La comida la aliviaba, por lo menos momentáneamente, pero luego se veía al espejo y se sentía todavía peor: no se reconocía en esa figura fofa, siempre vestida con sudaderas o blusas amplias.

Por fin, a los 20 años de edad, Eva decidió vencer el miedo de que la gente pensara que estaba loca y comenzó a asistir a terapia psicológica. Esa sensación de anormalidad que la había acompañado toda la vida ya la tenía harta. La psicóloga, una mujer delgada, de ojos grandes, cuyo nombre ya no recuerda (como muchas otras cosas que su mente ha bloqueado a lo largo de su vida), le dijo que “no creía en los medicamentos” para tratar la depresión y que con la pura terapia iba a ser suficiente.

Pero no lo fue. Eva dejó la terapia dos años después, y esos episodios de desgano, cansancio, apatía e irritabilidad sin razón aparente no la abandonaron; se iban por momentos, aunque siempre regresaban.

Algunos años más tarde, y sólo después de haber experimentado por primera vez un ataque de pánico (taquicardia, dificultad para respirar, mareo), Eva decidió que era tiempo de consultar a un psiquiatra. El doctor que le recomendaron la escuchó, como habían hecho todos los psicólogos a los que había visitado a lo largo de su vida, pero también le explicó que un caso como el suyo, de depresión crónica, necesitaría tratarse con medicamentos.

A partir de entonces, Eva no sale de casa sin tomar su antidepresivo todas las mañanas. A sus casi 46 años de edad ha empezado a hacer ejercicio constantemente. Siente que poco a poco empieza a retomar el control de su vida, aunque haya días más difíciles que otros.

ES REAL

La depresión es un trastorno mental que se clasifica en el rubro de las emociones, y es a través de distintos síntomas que se puede distinguir entre una tristeza o melancolía y un trastorno afectivo que requiera medicamentos para modificar los químicos necesarios en el sistema nervioso central, explica la psicóloga Adriana Peña, especialista en análisis existencial y logoterapia.

Sin embargo, respecto al estado depresivo de una persona, algo que prende focos rojos a los especialistas es que “quiera atentar contra su propia vida”. Y si esto sucede, es necesario internar al paciente a fin de volver a equilibrarlo.

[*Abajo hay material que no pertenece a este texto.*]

This is an optimization exercise on Yosys and OpenROAD, whose aim is small area, not a production implementation.
The RTL was checked by simulation tests, not by an equivalence proof against the original design.

Design total_fir, start of the top module:
module total_fir(total_out, x_in, clk);
	input clk;
	input signed [7:0] x_in;
	output signed [15:0] total_out;
	reg [7:0] e0;
	reg [7:0] e1;
	reg [7:0] e2;
	reg [7:0] e3;
	reg [7:0] e4;
	reg [7:0] e5;
	reg [7:0] e6;
	reg [7:0] e7;
	reg [7:0] e8;
	reg [7:0] e9;
	reg [7:0] e10;
	reg [7:0] e11;
	reg [7:0] e12;
	reg [7:0] e13;
	reg [7:0] e14;
	reg [7:0] e15;
	reg [7:0] e16;
	reg [7:0] e17;
	reg r425;
	reg r426;
	reg r491;
	reg r492;
	reg r493;
	reg r554;
	reg r601;
	reg r602;
	reg r635;
	reg r636;
	reg r637;
	reg r664;
	reg r681;
	reg r682;
	reg r691;
	reg r692;
	reg r697;
	reg r698;
	reg r705;
	reg r706;
	reg r707;
	reg r708;
	wire o5;
	wire o6;
	wire o7;
	wire o8;
	wire o16;
	wire w1;
	wire w2;
	wire w3;
	wire w4;
	wire w5;
	wire w6;
	wire w7;
	wire w8;
	wire w9;
	wire w10;
	wire w11;
	wire w12;
	wire w13;
	wire w14;
	wire w15;
	wire w16;
	wire w17;
	wire w18;
	wire w19;
	wire w20;
	wire w21;
	wire w22;
	wire w23;
	wire w24;
	wire w25;
	wire w26;
	wire w27;
	wire w28;
	wire w29;
	wire w30;
	wire w31;
	wire w32;
	wire w33;
	wire w34;
	wire w35;
	wire w36;
	wire w37;
	wire w38;
  ...
export LEC_CHECK = 0
export CAP_MARGIN = 20
export CORE_MARGIN = 2
export CORE_UTILIZATION = 40
export SLEW_MARGIN = 20
export SYNTH_HIERARCHICAL = 1
export SYNTH_MINIMUM_KEEP_SIZE = 0
create_clock -name core_clock -period 5.0 [get_ports {clk}]
standard.sh (not shown) runs the stock make flow with config.mk's settings and CLKGATE_MAP_FILE= SYNTH_SCRIPT=/design/flow/synth_recipe.tcl, a recipe that flattens the netlist after the stock synthesis.
==> flow/flow/run.sh <==
#!/bin/bash
# The standard layout (standard.sh, the ORFS flow), with ORFS's own variables set for two steps:
#  - clock tree synthesis without dummy balancing loads, built from clkbuf_8 cells;
#  - port buffering with the smallest buffer cell (every input and output still gets a buffer).
# The full ORFS output goes to standard.log in this folder (per-step logs under orfs/logs).
export CTS_ARGS="-sink_clustering_enable -repair_clock_nets -dont_use_dummy_load -buf_list sky130_fd_sc_hd__clkbuf_8"
export BUFFER_PORTS_ARGS="-buffer_cell sky130_fd_sc_hd__buf_1"
bash standard.sh > standard.log 2>&1
Edit:
--- a/flow/design.v
+++ b/flow/design.v
@@ -1209,37 +1209,33 @@
 	fa uw648 (.a(w608), .b(w642), .c(w610), .s(w648), .co(w649));
 	fa uw650 (.a(w644), .b(w612), .c(w646), .s(w650), .co(w651));
 	fa uw652 (.a(w614), .b(w616), .c(w648), .s(w652), .co(w653));
 	fa uw654 (.a(w618), .b(w650), .c(w620), .s(w654), .co(w655));
 	fa uw656 (.a(w622), .b(w652), .c(w624), .s(w656), .co(w657));
 	fa uw658 (.a(w654), .b(w626), .c(w628), .s(w658), .co(w659));
 	fa uw660 (.a(w656), .b(w630), .c(w658), .s(w660), .co(w661));
 	fa uw662 (.a(w632), .b(w660), .c(w634), .s(w662), .co(w663));
 	ha uw667 (.a(r664), .b(w639), .s(w667), .co(w668));
-	xr uw665 (.a(w667), .b(w641), .s(w665));
-	ao uw666 (.g(w668), .p(w667), .c(w641), .co(w666));
+	cs uw665 (.g(w668), .p(w667), .c(w641), .s(w665), .co(w666));
 	fa uw669 (.a(e11[7]), .b(n12), .c(n38), .s(w669), .co(w670));
 	fa uw671 (.a(w643), .b(w645), .c(w669), .s(w671), .co(w672));
 	fa uw673 (.a(w647), .b(w649), .c(w671), .s(w673), .co(w674));
 	fa uw675 (.a(w651), .b(w653), .c(w673), .s(w675), .co(w676));
 	fa uw677 (.a(w655), .b(w675), .c(w657), .s(w677), .co(w678));
 	fa uw679 (.a(w659), .b(w677), .c(w661), .s(w679), .co(w680));
 	ha uw685 (.a(r681), .b(r682), .s(w685), .co(w686));
-	xr uw683 (.a(w685), .b(w666), .s(w683));
-	ao uw684 (.g(w686), .p(w685), .c(w666), .co(w684));
+	cs uw683 (.g(w686), .p(w685), .c(w666), .s(w683), .co(w684));
 	fa uw687 (.a(w670), .b(w672), .c(w674), .s(w687), .co(w688));
 	fa uw689 (.a(w676), .b(w687), .c(w678), .s(w689), .co(w690));
 	ha uw695 (.a(r691), .b(r692), .s(w695), .co(w696));
-	xr uw693 (.a(w695), .b(w684), .s(w693));
-	ao uw694 (.g(w696), .p(w695), .c(w684), .co(w694));
+	cs uw693 (.g(w696), .p(w695), .c(w684), .s(w693), .co(w694));
 	ha uw701 (.a(r697), .b(r698), .s(w701), .co(w702));
-	xr uw699 (.a(w701), .b(w694), .s(w699));
-	ao uw700 (.g(w702), .p(w701), .c(w694), .co(w700));
+	cs uw699 (.g(w702), .p(w701), .c(w694), .s(w699), .co(w700));
 	assign w703 = w700 ^ 1'b1;
 	assign total_out[0] = r705;
 	assign total_out[1] = r706;
 	assign total_out[2] = r707;
 	assign total_out[3] = r708;
 	assign total_out[4] = w427;
 	assign total_out[5] = w496;
 	assign total_out[6] = w555;
 	assign total_out[7] = w603;
@@ -1250,19 +1246,17 @@
 	assign total_out[12] = w699;
 	assign total_out[13] = w703;
 	assign total_out[14] = w703;
 	assign total_out[15] = w703;
 endmodule
 module fa(input a, input b, input c, output s, output co);
 	assign s = a ^ b ^ c;
 	assign co = (a & b) | (a & c) | (b & c);
 endmodule
-module xr(input a, input b, output s);
-	assign s = a ^ b;
-endmodule
-module ao(input g, input p, input c, output co);
+module cs(input g, input p, input c, output s, output co);
+	assign s = p ^ c;
 	assign co = g | (p & c);
 endmodule
 module ha(input a, input b, output s, output co);
 	assign s = a ^ b;
 	assign co = a & b;
 endmodule
This time the run completed, yet does not pass: negative setup slack.
Hold slack loses 0.021 ns.
Die area is about the same.
Via count fell slightly.
Core utilization rises by 0.34 points.
Worst setup slack degrades by 0.39 ns.

-- what the ideal ports hide --
Ports are ideal in the flow. The routed layouts listed here were re-timed in OpenROAD. Step 1, drivers: a clkbuf_16 drives clk and a buf_2 each remaining input, both assumed. Step 2 adds t to the input delays and takes it off the output delays; t is the mean of the earliest and latest rising clock arrival at the registers after step 1. Input paths then give back, and output paths get back, about the clock's delay inside the block. Slacks: ideal ports / drivers / drivers and shift; pairs: ideal ports / drivers.
run	t (ns)	setup slack, ns	hold WS [ns]	worst setup path after step 2	pins driven straight from the clock port
the first run	0.487	0.376 / 0.376 / 0.376	0.337 / 0.337 / 0.337	register to register	1
the second run	0.494	-0.017 / -0.059 / 0.396	0.317 / 0.317 / 0.317	register to register	1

Pero, insiste, es importante distinguir siempre si se trata de una depresión o de un estado pasajero de melancolía, pues hay eventos en la vida cotidiana que nos pueden llevar a experimentar una tristeza “normal”, por ejemplo: terminar una relación amorosa, ser despedido de un trabajo o perder a un ser querido. Aunque la tristeza que se experimenta por este tipo de eventos tiende a pasar, a quedar atrás.

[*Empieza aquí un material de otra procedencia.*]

What follows belongs to an exercise in optimizing a design on an open flow for a short achievable clock period and few clock cycles per item; a production flow would make more cautious choices.
At most, simulation tests tie the RTL to the original design; equivalence was not proved.

==> job 8437 <==
==> flow/design.v <==
module Raptor64Div(rst, clk, ld, sgn, isDivi, a, b, imm, qo, ro, dvByZr, done);
input clk;
input rst;
input ld;
input sgn;
input isDivi;
input [63:0] a;
input [63:0] b;
input [63:0] imm;
output [63:0] qo;
output [63:0] ro;
output done;
output dvByZr;
reg dvByZr;
localparam IDLE = 2'd0;
localparam NORM = 2'd1;
localparam ITER = 2'd2;
localparam DONE = 2'd3;
reg [1:0] state;
assign done = state==DONE;
wire [63:0] dsel = isDivi ? imm : b;
wire sa = sgn & a[63];
wire sd = sgn & dsel[63];
wire [63:0] a_neg = -a;
wire [63:0] d_neg = -dsel;
wire [63:0] a_abs = sa ? a_neg : a;
wire [63:0] d_abs = sd ? d_neg : dsel;
wire [63:0] ta = sa ? ~a : a;
wire [63:0] td = sd ? ~dsel : dsel;
wire pa = sa & (&(~ta[63:1] | ta[62:0]));
wire pd = sd & (&(~td[63:1] | td[62:0]));
wire [6:0] lzta, lztd;
Raptor64Div_lzc u_lza(.x(ta), .n(lzta));
Raptor64Div_lzc u_lzd(.x(td), .n(lztd));
wire [6:0] lza = lzta - {6'd0, pa};
wire [6:0] lzd = lztd - {6'd0, pd};
wire dz = dsel == 64'd0;
wire qk = lza > lzd;		 
reg [63:0] A, D;
reg [6:0] lzA, lzD;
reg so;
wire [6:0] nq = lzD - lzA + 7'd4;		 
wire [4:0] m = nq[6:2];					 
wire [3:0] sh4 = 4'd0 - m[3:0];			 
wire [127:0] ash = {64'd0, A} << {sh4, 2'b00};
wire [67:0] D1 = {4'd0, D};
wire [67:0] D2 = {3'd0, D, 1'b0};
wire [67:0] D4 = {2'd0, D, 2'b0};
wire [67:0] D8 = {1'd0, D, 3'b0};
wire [67:0] D16 = {D, 4'b0};
reg [67:0] M3, M5, M7, M9, M11, M13, M15;
reg [63:0] r;		 
reg [63:0] qs;		 
reg [63:0] Q, QM;	 
reg [4:0] cnt;
reg lst;			 
reg negl;			 
wire [67:0] rp = {r, qs[63:60]};
wire [67:0] M [0:15];
assign M[0] = 68'd0;
assign M[1] = D1;
assign M[2] = D2;
assign M[3] = M3;
assign M[4] = D4;
assign M[5] = M5;
assign M[6] = {M3[66:0], 1'b0};
assign M[7] = M7;
assign M[8] = D8;
assign M[9] = M9;
assign M[10] = {M5[66:0], 1'b0};
assign M[11] = M11;
assign M[12] = {M3[65:0], 2'b0};
assign M[13] = M13;
assign M[14] = {M7[66:0], 1'b0};
assign M[15] = M15;
wire [15:0] ge;
wire [63:0] cand [0:15];
assign ge[0] = 1'b1;
assign cand[0] = negl ? -rp[63:0] : rp[63:0];
genvar j;
generate
for (j = 1; j < 16; j = j + 1) begin : g_cmp
	wire [68:0] df = {1'b0, rp} - {1'b0, M[j]};
	wire [63:0] dn = M[j][63:0] - rp[63:0];
	assign ge[j] = ~df[68];
	assign cand[j] = negl ? dn : df[63:0];
end
endgenerate
wire [15:0] sel;
generate
for (j = 0; j < 15; j = j + 1) begin : g_sel
	assign sel[j] = ge[j] & ~ge[j+1];
end
endgenerate
assign sel[15] = ge[15];
wire [63:0] ao [0:16];
wire [3:0] dgo [0:16];
assign ao[0] = 64'd0;
assign dgo[0] = 4'd0;
generate
for (j = 0; j < 16; j = j + 1) begin : g_ao
	assign ao[j+1] = ao[j] | ({64{sel[j]}} & cand[j]);
	assign dgo[j+1] = dgo[j] | ({4{sel[j]}} & j);
end
endgenerate
wire [63:0] rn = ao[16];
wire [3:0] dg = dgo[16];
wire [63:0] Qn = {Q[59:0], dg};
wire [63:0] QMn = dg != 4'd0 ? {Q[59:0], dg - 4'd1} : {QM[59:0], 4'hF};
always @(posedge clk)
if (rst) begin
	state <= IDLE;
end
else begin
case(state)
IDLE:
	if (ld) begin
		A <= a_abs;
		D <= d_abs;
		lzA <= lza;
		lzD <= lzd;
		so <= sa ^ sd;
		dvByZr <= dz;
		if (dz) begin
			Q <= sa ? 64'd1 : {64{1'b1}};
			r <= a;
			state <= DONE;
		end
		else if (qk) begin
			Q <= 64'd0;
			r <= sd ? a_neg : a;
			state <= DONE;
		end
		else
			state <= NORM;
	end
NORM:
	begin
		r <= ash[127:64];
		qs <= ash[63:0];
		Q <= 64'd0;
		QM <= {64{1'b1}};
		cnt <= m;
		lst <= m == 5'd1;
		negl <= (m == 5'd1) & so;
		M3 <= D2 + D1;
		M5 <= D4 + D1;
		M7 <= D8 - D1;
		M9 <= D8 + D1;
		M11 <= D8 + D2 + D1;
		M13 <= D16 - D2 - D1;
		M15 <= D16 - D1;
		state <= ITER;
	end
ITER:
	begin
		r <= rn;
		qs <= {qs[59:0], 4'd0};
		Q <= Qn;
		QM <= QMn;
		cnt <= cnt - 5'd1;
		lst <= cnt == 5'd2;
		negl <= (cnt == 5'd2) & so;
		if (lst) begin
			Q <= so ? ~QMn : Qn;
			state <= DONE;
		end
	end
DONE:
	state <= IDLE;
endcase
end
assign qo = Q;
assign ro = r;
endmodule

En cambio, cuando la persona ya no puede expresar lo que siente, no quiere trabajar, no quiere convivir, se aísla, ya es un signo de alarma, advierte la especialista.

TRABAJAR CON DEPRESIÓN

Tener que ir a trabajar, pese al sentimiento de incapacidad, también se vuelve complicado para quienes padecen depresión.

El abogado laboralista Roberto Bravo explica que el Instituto Mexicano del Seguro Social es muy renuente a otorgar incapacidades por depresión “pues son trastornos difíciles de diagnosticar”.

Si a esto agregamos que a la mayoría de las personas que la padecen les cuesta trabajo reconocerlo frente a los demás, dado el estigma con que se señala a la enfermedad mental, las cosas se complican todavía más.

Al respecto, Adriana Peña advierte que es más valiosa la vida que cualquier estigma. Además, las personas más creativas en este mundo, las que más nos han beneficiado, dice, en algún momento han sido tachadas de locas.

Otros síntomas útiles para diagnosticar la depresión son las alteraciones del sueño y los hábitos alimenticios. Como le sucedía a Eva, por ejemplo, cuando empezó a comer de más.

Todo se reduce, concluye Adriana, a saber pedir ayuda a tiempo y atrevernos a ser felices, porque a veces estamos tan acostumbrados a la tristeza y a las emociones negativas, que nos cuesta intentarlo.